Task instructions: Should any entry look odd, write it out exactly anyway, along with all the rest.

Dataset records:
————————

==> src/flat_wrapper.sv <==
// flat-port wrapper written by rule: the top's interface ports become plain ports
module tempsense_sar_ctrl_flat import tempsense_pkg::*;
#(
    parameter int N_VDAC      = 6,
    parameter int MEAS_CYCLES = 1,
    parameter int N_PERIOD    = 14
)
  (clk, reset, bus_start, bus_auto_en, bus_tempdelay, bus_dac_data, bus_dac_en, bus_precharge_n, bus_busy, bus_result, bus_valid);
  tempsense_sar_ctrl_if #(.N_VDAC(N_VDAC)) bus_i ();
  input  logic clk;
  input  logic reset;
  input wire logic [$bits(bus_i.start)-1:0] bus_start;
  input wire logic [$bits(bus_i.auto_en)-1:0] bus_auto_en;
  input wire logic [$bits(bus_i.tempdelay)-1:0] bus_tempdelay;
  output wire logic [$bits(bus_i.dac_data)-1:0] bus_dac_data;
  output wire logic [$bits(bus_i.dac_en)-1:0] bus_dac_en;
  output wire logic [$bits(bus_i.precharge_n)-1:0] bus_precharge_n;
  output wire logic [$bits(bus_i.busy)-1:0] bus_busy;
  output wire logic [$bits(bus_i.result)-1:0] bus_result;
  output wire logic [$bits(bus_i.valid)-1:0] bus_valid;
  assign bus_i.start = bus_start;
  assign bus_i.auto_en = bus_auto_en;
  assign bus_i.tempdelay = bus_tempdelay;
  assign bus_dac_data = bus_i.dac_data;
  assign bus_dac_en = bus_i.dac_en;
  assign bus_precharge_n = bus_i.precharge_n;
  assign bus_busy = bus_i.busy;
  assign bus_result = bus_i.result;
  assign bus_valid = bus_i.valid;
  tempsense_sar_ctrl #(.N_VDAC(N_VDAC), .MEAS_CYCLES(MEAS_CYCLES), .N_PERIOD(N_PERIOD)) u_core (.clk(clk), .reset(reset), .bus(bus_i));
endmodule
==> config.mk <==
export PLATFORM = sky130hd
export DESIGN_NAME = tempsense_sar_ctrl_flat
export DESIGN_NICKNAME = d
export VERILOG_FILES = /design/src/rtl/tempsense_pkg.sv /design/src/rtl/tempsense_sar_ctrl_if.sv /design/src/rtl/tempsense_trigger.sv /design/src/rtl/tempsense_sar_ctrl.sv /design/src/flat_wrapper.sv
export SDC_FILE = /design/constraint.sdc
export NUM_CORES = 1
export LEC_CHECK = 0
export ABC_AREA = 1
export CORE_ASPECT_RATIO = 1.25
export CORE_MARGIN = 1.5
export CORE_UTILIZATION = 50
export DETAILED_ROUTE_END_ITERATION = 10
export PLACE_DENSITY = 0.72
export REMOVE_ABC_BUFFERS = 1
export SLEW_MARGIN = 40
export SYNTH_ARGS = -nofsm -noshare
export SYNTH_HDL_FRONTEND = slang
export SYNTH_SLANG_ARGS = --single-unit
export TNS_END_PERCENT = 5
==> constraint.sdc <==
create_clock -name clk -period 1.4 [get_ports clk]
set_input_delay 0.42 -clock clk [delete_from_list [all_inputs] [get_ports clk]]
set_output_delay 0.42 -clock clk [all_outputs]
set_load 0.02 [all_outputs]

————————

Answer area:
==> src/flat_wrapper.sv <==
// flat-port wrapper written by rule: the top's interface ports become plain ports
module tempsense_sar_ctrl_flat import tempsense_pkg::*;
#(
    parameter int N_VDAC      = 6,
    parameter int MEAS_CYCLES = 1,
    parameter int N_PERIOD    = 14
)
  (clk, reset, bus_start, bus_auto_en, bus_tempdelay, bus_dac_data, bus_dac_en, bus_precharge_n, bus_busy, bus_result, bus_valid);
  tempsense_sar_ctrl_if #(.N_VDAC(N_VDAC)) bus_i ();
  input  logic clk;
  input  logic reset;
  input wire logic [$bits(bus_i.start)-1:0] bus_start;
  input wire logic [$bits(bus_i.auto_en)-1:0] bus_auto_en;
  input wire logic [$bits(bus_i.tempdelay)-1:0] bus_tempdelay;
  output wire logic [$bits(bus_i.dac_data)-1:0] bus_dac_data;
  output wire logic [$bits(bus_i.dac_en)-1:0] bus_dac_en;
  output wire logic [$bits(bus_i.precharge_n)-1:0] bus_precharge_n;
  output wire logic [$bits(bus_i.busy)-1:0] bus_busy;
  output wire logic [$bits(bus_i.result)-1:0] bus_result;
  output wire logic [$bits(bus_i.valid)-1:0] bus_valid;
  assign bus_i.start = bus_start;
  assign bus_i.auto_en = bus_auto_en;
  assign bus_i.tempdelay = bus_tempdelay;
  assign bus_dac_data = bus_i.dac_data;
  assign bus_dac_en = bus_i.dac_en;
  assign bus_precharge_n = bus_i.precharge_n;
  assign bus_busy = bus_i.busy;
  assign bus_result = bus_i.result;
  assign bus_valid = bus_i.valid;
  tempsense_sar_ctrl #(.N_VDAC(N_VDAC), .MEAS_CYCLES(MEAS_CYCLES), .N_PERIOD(N_PERIOD)) u_core (.clk(clk), .reset(reset), .bus(bus_i));
endmodule
==> config.mk <==
export PLATFORM = sky130hd
export DESIGN_NAME = tempsense_sar_ctrl_flat
export DESIGN_NICKNAME = d
export VERILOG_FILES = /design/src/rtl/tempsense_pkg.sv /design/src/rtl/tempsense_sar_ctrl_if.sv /design/src/rtl/tempsense_trigger.sv /design/src/rtl/tempsense_sar_ctrl.sv /design/src/flat_wrapper.sv
export SDC_FILE = /design/constraint.sdc
export NUM_CORES = 1
export LEC_CHECK = 0
export ABC_AREA = 1
export CORE_ASPECT_RATIO = 1.25
export CORE_MARGIN = 1.5
export CORE_UTILIZATION = 50
export DETAILED_ROUTE_END_ITERATION = 10
export PLACE_DENSITY = 0.72
export REMOVE_ABC_BUFFERS = 1
export SLEW_MARGIN = 40
export SYNTH_ARGS = -nofsm -noshare
export SYNTH_HDL_FRONTEND = slang
export SYNTH_SLANG_ARGS = --single-unit
export TNS_END_PERCENT = 5
==> constraint.sdc <==
create_clock -name clk -period 1.4 [get_ports clk]
set_input_delay 0.42 -clock clk [delete_from_list [all_inputs] [get_ports clk]]
set_output_delay 0.42 -clock clk [all_outputs]
set_load 0.02 [all_outputs]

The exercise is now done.